Toujours sous la coupe du patriarche, certaines unités se spécialisent presque totalement dans la pêche au requin, confiant séparément à chacun des fils un filet à requin dont ils s’occupent avec d’autres partenaires. Ils limitent ainsi le risque de perdre en un seul jour tout leur précieux investissement. D’autres en revanche utilisent le filet à requin de façon variable au cours de l’année et appuient leur stratégie sur un usage plus intensif et systématique des filets monofilament et/ou des filets à langouste. Ces dernières sont généralement des unités de production simple dans lesquelles ne sont pas rassembler le patriarche et ses grands fils et sont moins bien équipées que les premières (taille des filets, cordages de lests, parcs piroguiers).

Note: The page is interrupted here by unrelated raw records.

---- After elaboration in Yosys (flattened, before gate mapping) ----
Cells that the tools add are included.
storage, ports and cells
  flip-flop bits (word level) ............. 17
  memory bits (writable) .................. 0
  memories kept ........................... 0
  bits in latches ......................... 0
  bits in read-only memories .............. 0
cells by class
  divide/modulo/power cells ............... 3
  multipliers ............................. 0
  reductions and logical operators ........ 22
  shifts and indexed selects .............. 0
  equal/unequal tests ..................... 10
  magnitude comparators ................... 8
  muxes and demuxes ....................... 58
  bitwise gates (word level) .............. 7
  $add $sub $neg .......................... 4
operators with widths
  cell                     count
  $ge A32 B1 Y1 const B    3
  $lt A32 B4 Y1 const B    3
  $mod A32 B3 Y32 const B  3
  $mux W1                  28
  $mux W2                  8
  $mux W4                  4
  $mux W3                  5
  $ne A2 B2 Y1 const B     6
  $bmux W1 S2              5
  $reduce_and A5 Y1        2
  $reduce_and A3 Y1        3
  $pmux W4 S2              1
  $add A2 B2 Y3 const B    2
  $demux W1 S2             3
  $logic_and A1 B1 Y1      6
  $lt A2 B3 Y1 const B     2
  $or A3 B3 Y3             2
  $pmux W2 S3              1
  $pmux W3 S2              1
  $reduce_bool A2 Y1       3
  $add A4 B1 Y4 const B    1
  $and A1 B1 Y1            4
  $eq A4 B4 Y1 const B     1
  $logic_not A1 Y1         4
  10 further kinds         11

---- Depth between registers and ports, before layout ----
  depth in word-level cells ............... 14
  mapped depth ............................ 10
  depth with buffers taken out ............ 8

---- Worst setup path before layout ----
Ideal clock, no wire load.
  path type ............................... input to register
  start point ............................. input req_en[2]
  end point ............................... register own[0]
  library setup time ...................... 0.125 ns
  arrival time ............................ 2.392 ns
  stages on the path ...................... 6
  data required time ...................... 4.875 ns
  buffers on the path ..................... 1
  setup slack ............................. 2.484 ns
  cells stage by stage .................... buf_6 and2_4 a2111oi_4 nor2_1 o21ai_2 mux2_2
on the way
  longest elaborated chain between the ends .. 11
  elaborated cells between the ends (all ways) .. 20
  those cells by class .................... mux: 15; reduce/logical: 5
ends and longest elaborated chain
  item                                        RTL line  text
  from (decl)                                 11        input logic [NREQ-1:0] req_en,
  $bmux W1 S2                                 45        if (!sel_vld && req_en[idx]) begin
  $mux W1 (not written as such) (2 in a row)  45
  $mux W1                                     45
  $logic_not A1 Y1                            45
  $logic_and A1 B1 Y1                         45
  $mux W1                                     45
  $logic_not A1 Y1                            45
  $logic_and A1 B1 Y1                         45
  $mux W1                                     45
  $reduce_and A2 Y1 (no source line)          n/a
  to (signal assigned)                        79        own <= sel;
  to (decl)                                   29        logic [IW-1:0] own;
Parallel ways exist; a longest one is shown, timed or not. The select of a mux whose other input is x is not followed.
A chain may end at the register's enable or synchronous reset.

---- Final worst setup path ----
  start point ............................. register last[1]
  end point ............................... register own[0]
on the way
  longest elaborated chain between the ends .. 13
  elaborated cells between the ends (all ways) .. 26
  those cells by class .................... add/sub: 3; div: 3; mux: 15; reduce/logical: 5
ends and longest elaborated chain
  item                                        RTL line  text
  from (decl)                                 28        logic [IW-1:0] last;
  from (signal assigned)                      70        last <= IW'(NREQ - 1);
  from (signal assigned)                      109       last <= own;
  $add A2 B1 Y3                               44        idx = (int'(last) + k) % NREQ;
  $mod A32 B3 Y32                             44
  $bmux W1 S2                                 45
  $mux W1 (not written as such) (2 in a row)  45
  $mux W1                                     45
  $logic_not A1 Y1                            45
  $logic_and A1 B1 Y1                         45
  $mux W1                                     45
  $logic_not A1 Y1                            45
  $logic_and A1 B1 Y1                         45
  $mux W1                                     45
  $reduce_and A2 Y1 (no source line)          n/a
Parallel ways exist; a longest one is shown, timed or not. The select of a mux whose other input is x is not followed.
--- src/rtl/order_scheduler.sv ---
// order_scheduler
//   Round-robin scheduler that takes quantity requests from four requesters and
//   turns each one into a single buy or sell pulse for the order generator.
//   Consecutive issue pulses are spaced at least MIN_GAP cycles apart. The block
//   also keeps a running signed net position.
//
//   A request with qty = 0 is accepted and then dropped: req_ready and
//   order_reject pulse, and the FSM returns straight to IDLE without a GAP.
//
//   Optional feature: define ORDER_SCHED_RISK_LIMIT_EN to reject any order that
//   would take |position| above MAX_POS. With the macro undefined there is no
//   limit check.
//
// Parameters
//   MIN_GAP      minimum cycles between issue pulses (2..255)
//   MAX_POS      absolute net-position limit (risk build only)
// Ports
//   clk          clock, rising edge
//   rst          synchronous active-high reset
//   req_valid    [3:0]  per-requester request
//   req_side     [3:0]  per-requester side, 0 = buy, 1 = sell
//   req_qty      [63:0] per-requester qty, requester i on [16i+15:16i]
//   req_ready    [3:0]  one-cycle accept pulse to the granted requester
//   buy, sell           one-cycle command pulses
//   qty          [15:0] quantity for the command (holds outside ISSUE)
//   grant_id     [1:0]  requester served (holds outside ISSUE)
//   order_reject        one-cycle pulse when an accepted request is dropped
//   position     [31:0] signed net position
module order_scheduler #(
    parameter int unsigned MIN_GAP = 8,
    parameter int unsigned MAX_POS = 1000
) (
    input  logic        clk,
    input  logic        rst,
    input  logic [3:0]  req_valid,
    input  logic [3:0]  req_side,
    input  logic [63:0] req_qty,
    output logic [3:0]  req_ready,
    output logic        buy,
    output logic        sell,
    output logic [15:0] qty,
    output logic [1:0]  grant_id,
    output logic        order_reject,
    output logic [31:0] position
);

    typedef enum logic [1:0] {StIdle, StIssue, StGap} state_e;

    // GAP lasts MIN_GAP-2 cycles, so ISSUE + GAP + IDLE spans MIN_GAP cycles.
    localparam logic [7:0] GapLoad = 8'(MIN_GAP - 2);

    state_e      state_q, state_d;
    logic [1:0]  rr_ptr_q;
    logic [7:0]  gap_cnt_q;
    logic [1:0]  grant_q;
    logic        side_q;
    logic [15:0] qty_q;
    logic [31:0] pos_q;

    logic        win_found;
    logic [1:0]  win_idx;
    logic        risk_fail;
    logic        issue_ok;

    // Round-robin search from rr_ptr_q. Walking the offsets downwards lets the
    // smallest offset with a valid request win.
    always_comb begin
        win_found = 1'b0;
        win_idx   = rr_ptr_q;
        for (int i = 3; i >= 0; i--) begin
            if (req_valid[rr_ptr_q + 2'(i)]) begin
                win_found = 1'b1;
                win_idx   = rr_ptr_q + 2'(i);
            end
        end
    end

`ifdef ORDER_SCHED_RISK_LIMIT_EN
    logic signed [32:0] pos_next;
    logic        [32:0] pos_abs;

    // 33-bit arithmetic so the limit check itself cannot wrap.
    always_comb begin
        if (side_q) begin
            pos_next = $signed({pos_q[31], pos_q}) - $signed({17'b0, qty_q});
        end else begin
            pos_next = $signed({pos_q[31], pos_q}) + $signed({17'b0, qty_q});
        end
        pos_abs   = pos_next[32] ? 33'(-pos_next) : 33'(pos_next);
        risk_fail = (pos_abs > 33'(MAX_POS));
    end
`else
    assign risk_fail = 1'b0;

    logic unused_max_pos;
    assign unused_max_pos = ^32'(MAX_POS);
`endif

    assign issue_ok = (qty_q != 16'd0) && !risk_fail;

    // State register
    always_ff @(posedge clk) begin
        if (rst) begin
            state_q <= StIdle;
        end else begin
            state_q <= state_d;
        end
    end

    // Next-state logic
    always_comb begin
        state_d = state_q;
        unique case (state_q)
            StIdle: begin
                if (win_found) begin
                    state_d = StIssue;
                end
            end
            StIssue: begin
                if (!issue_ok || (MIN_GAP <= 2)) begin
                    state_d = StIdle;
                end else begin
                    state_d = StGap;
                end
            end
            StGap: begin
                if (gap_cnt_q <= 8'd1) begin
                    state_d = StIdle;
                end
            end
            default: state_d = StIdle;
        endcase
    end

    // Output logic: pulses exist only in ISSUE
    always_comb begin
        req_ready    = 4'b0000;
        buy          = 1'b0;
        sell         = 1'b0;
        order_reject = 1'b0;
        if (state_q == StIssue) begin
            req_ready[grant_q] = 1'b1;
            buy                = issue_ok & ~side_q;
            sell               = issue_ok & side_q;
            order_reject       = ~issue_ok;
        end
    end

    // Datapath: request latch, round-robin pointer, gap counter, position
    always_ff @(posedge clk) begin
        if (rst) begin
            rr_ptr_q  <= 2'd0;
            gap_cnt_q <= 8'd0;
            grant_q   <= 2'd0;
            side_q    <= 1'b0;
            qty_q     <= 16'd0;
            pos_q     <= 32'd0;
        end else begin
            if (state_q == StIdle && win_found) begin
                grant_q  <= win_idx;
                side_q   <= req_side[win_idx];
                qty_q    <= req_qty[16*win_idx +: 16];
                rr_ptr_q <= win_idx + 2'd1;
            end
            if (state_q == StIssue && issue_ok) begin
                gap_cnt_q <= GapLoad;
            end else if (state_q == StGap) begin
                gap_cnt_q <= gap_cnt_q - 8'd1;
            end
            if (buy) begin
                pos_q <= pos_q + {16'd0, qty_q};
            end else if (sell) begin
                pos_q <= pos_q - {16'd0, qty_q};
            end
        end
    end

    assign qty      = qty_q;
    assign grant_id = grant_q;
    assign position = pos_q;

endmodule
**src/rtl/vrf_writeback_stage.sv**
```systemverilog
// Lane writeback stage: per-source result FIFOs arbitrated round-robin onto the
// single VRF write port, with a one-cycle "written" pulse back to each source.
module vrf_writeback_stage #(
  parameter int NrSources = 5,
  parameter int BufDepth  = 2,
  parameter int AddrWidth = 16,
  parameter int DataWidth = 64,
  parameter int IdWidth   = 3,
  localparam int BeWidth  = DataWidth / 8,
  localparam int SrcWidth = (NrSources > 1) ? $clog2(NrSources) : 1
) (
  input  logic                                 clk_i,
  input  logic                                 rst_i,
  input  logic [NrSources-1:0]                 result_req_i,
  input  logic [NrSources-1:0][AddrWidth-1:0]  result_addr_i,
  input  logic [NrSources-1:0][DataWidth-1:0]  result_wdata_i,
  input  logic [NrSources-1:0][BeWidth-1:0]    result_be_i,
  input  logic [NrSources-1:0][IdWidth-1:0]    result_id_i,
  output logic [NrSources-1:0]                 result_gnt_o,
  output logic [NrSources-1:0]                 result_written_o,
  output logic [NrSources-1:0][IdWidth-1:0]    result_written_id_o,
  output logic                                 vrf_wr_valid_o,
  input  logic                                 vrf_wr_ready_i,
  output logic [AddrWidth-1:0]                 vrf_wr_addr_o,
  output logic [DataWidth-1:0]                 vrf_wr_data_o,
  output logic [BeWidth-1:0]                   vrf_wr_be_o,
  output logic [SrcWidth-1:0]                  vrf_wr_src_o
);

  localparam int CntWidth = $clog2(BufDepth + 1);
  localparam int PtrWidth = (BufDepth > 1) ? $clog2(BufDepth) : 1;
  localparam logic [CntWidth-1:0] FullCnt = CntWidth'(BufDepth);
  localparam logic [PtrWidth-1:0] LastPtr = PtrWidth'(BufDepth - 1);
  localparam logic [SrcWidth-1:0] LastSrc = SrcWidth'(NrSources - 1);
  localparam logic [SrcWidth:0]   NrSrcW  = (SrcWidth + 1)'(NrSources);

  logic [NrSources-1:0]                not_empty;
  logic [NrSources-1:0]                pop_vec;
  logic [NrSources-1:0][AddrWidth-1:0] head_addr;
  logic [NrSources-1:0][DataWidth-1:0] head_data;
  logic [NrSources-1:0][BeWidth-1:0]   head_be;
  logic [NrSources-1:0][IdWidth-1:0]   head_id;

  logic [SrcWidth-1:0] rr_q, rr_next;
  logic                lock_q, lock_next;
  logic [SrcWidth-1:0] lock_src_q, lock_src_next;
  logic                arb_found;
  logic [SrcWidth-1:0] arb_src;
  logic [SrcWidth-1:0] sel_src;
  logic                wr_valid;
  logic                handshake;

  logic [NrSources-1:0]              written_q;
  logic [NrSources-1:0][IdWidth-1:0] written_id_q;

  // Per-source FIFOs; grant depends only on the registered fill count.
  for (genvar gi = 0; gi < NrSources; gi++) begin : g_fifo
    logic [AddrWidth-1:0] addr_mem [BufDepth];
    logic [DataWidth-1:0] data_mem [BufDepth];
    logic [BeWidth-1:0]   be_mem   [BufDepth];
    logic [IdWidth-1:0]   id_mem   [BufDepth];
    logic [PtrWidth-1:0]  wr_ptr_q;
    logic [PtrWidth-1:0]  rd_ptr_q;
    logic [CntWidth-1:0]  count_q;
    logic                 push;
    logic                 pop;

    assign push = result_req_i[gi] & result_gnt_o[gi];
    assign pop  = pop_vec[gi];

    always_ff @(posedge clk_i) begin
      if (push) begin
        addr_mem[wr_ptr_q] <= result_addr_i[gi];
        data_mem[wr_ptr_q] <= result_wdata_i[gi];
        be_mem[wr_ptr_q]   <= result_be_i[gi];
        id_mem[wr_ptr_q]   <= result_id_i[gi];
      end
    end

    always_ff @(posedge clk_i) begin
      if (rst_i) begin
        wr_ptr_q <= '0;
        rd_ptr_q <= '0;
        count_q  <= '0;
      end else begin
        if (push) begin
          wr_ptr_q <= (wr_ptr_q == LastPtr) ? '0 : wr_ptr_q + 1'b1;
        end
        if (pop) begin
          rd_ptr_q <= (rd_ptr_q == LastPtr) ? '0 : rd_ptr_q + 1'b1;
        end
        case ({push, pop})
          2'b10:   count_q <= count_q + 1'b1;
          2'b01:   count_q <= count_q - 1'b1;
          default: count_q <= count_q;
        endcase
      end
    end

    assign result_gnt_o[gi] = (count_q != FullCnt);
    assign not_empty[gi]    = (count_q != '0);
    assign head_addr[gi]    = addr_mem[rd_ptr_q];
    assign head_data[gi]    = data_mem[rd_ptr_q];
    assign head_be[gi]      = be_mem[rd_ptr_q];
    assign head_id[gi]      = id_mem[rd_ptr_q];
    assign pop_vec[gi]      = handshake && (sel_src == SrcWidth'(gi));
  end

  // Round-robin search starting at rr_q, wrapping with an explicit compare.
  always_comb begin : arb
    logic [SrcWidth:0]   sum;
    logic [SrcWidth-1:0] idx;
    arb_found = 1'b0;
    arb_src   = '0;
    sum       = '0;
    idx       = '0;
    for (int i = 0; i < NrSources; i++) begin
      sum = {1'b0, rr_q} + (SrcWidth + 1)'(i);
      if (sum >= NrSrcW) begin
        sum = sum - NrSrcW;
      end
      idx = sum[SrcWidth-1:0];
      if (!arb_found && not_empty[idx]) begin
        arb_found = 1'b1;
        arb_src   = idx;
      end
    end
  end

  assign sel_src   = lock_q ? lock_src_q : arb_src;
  assign wr_valid  = lock_q | arb_found;
  assign handshake = wr_valid & vrf_wr_ready_i;

  // Lock/pointer state register.
  always_ff @(posedge clk_i) begin
    if (rst_i) begin
      rr_q       <= '0;
      lock_q     <= 1'b0;
      lock_src_q <= '0;
    end else begin
      rr_q       <= rr_next;
      lock_q     <= lock_next;
      lock_src_q <= lock_src_next;
    end
  end

  // Next state: a stalled request pins the selection until it is accepted.
  always_comb begin
    rr_next       = rr_q;
    lock_next     = lock_q;
    lock_src_next = lock_src_q;
    if (handshake) begin
      rr_next   = (sel_src == LastSrc) ? '0 : sel_src + 1'b1;
      lock_next = 1'b0;
    end else if (wr_valid) begin
      lock_next     = 1'b1;
      lock_src_next = sel_src;
    end
  end

  // Outputs: selected head, forced to zero when idle.
  always_comb begin
    vrf_wr_valid_o = wr_valid;
    vrf_wr_addr_o  = '0;
    vrf_wr_data_o  = '0;
    vrf_wr_be_o    = '0;
    vrf_wr_src_o   = '0;
    if (wr_valid) begin
      vrf_wr_addr_o = head_addr[sel_src];
      vrf_wr_data_o = head_data[sel_src];
      vrf_wr_be_o   = head_be[sel_src];
      vrf_wr_src_o  = sel_src;
    end
  end

  always_ff @(posedge clk_i) begin
    if (rst_i) begin
      written_q    <= '0;
      written_id_q <= '0;
    end else begin
      written_q <= pop_vec;
      for (int s = 0; s < NrSources; s++) begin
        written_id_q[s] <= pop_vec[s] ? head_id[s] : '0;
      end
    end
  end

  assign result_written_o    = written_q;
  assign result_written_id_o = written_id_q;

endmodule

```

Très consommatrice en temps, la pêche au requin implique nécessairement un haut degré de spécialisation d’au moins un individu au sein de l’unité de production. Plus les membres de l’unité sont nombreux, moins cette stratégie semble risquée en raison des possibilités

d’affecter les autres membres à d’autres activités assurant des revenus réguliers (filet à langouste, filets monofilaments, et plus accessoirement la plongée). Parallèlement, on note que ce sont dans ces unités de production qu’un petit commerce (mareyage, commerce au détail, vente de café) permet généralement de diversifier les sources de revenus.

Implicitement, c’est la répartition des rôles au sein des unités de production et leur stratégie d’investissement qui induit la spécialisation à l’échelle individuelle. Ainsi les fils les plus âgés seront généralement spécialisés dans l’usage des filets calés et les autres seront conduits à utiliser de façon très régulière les filets en monofilament pour assurer l’autoconsommation et des rentrées régulières d’argent.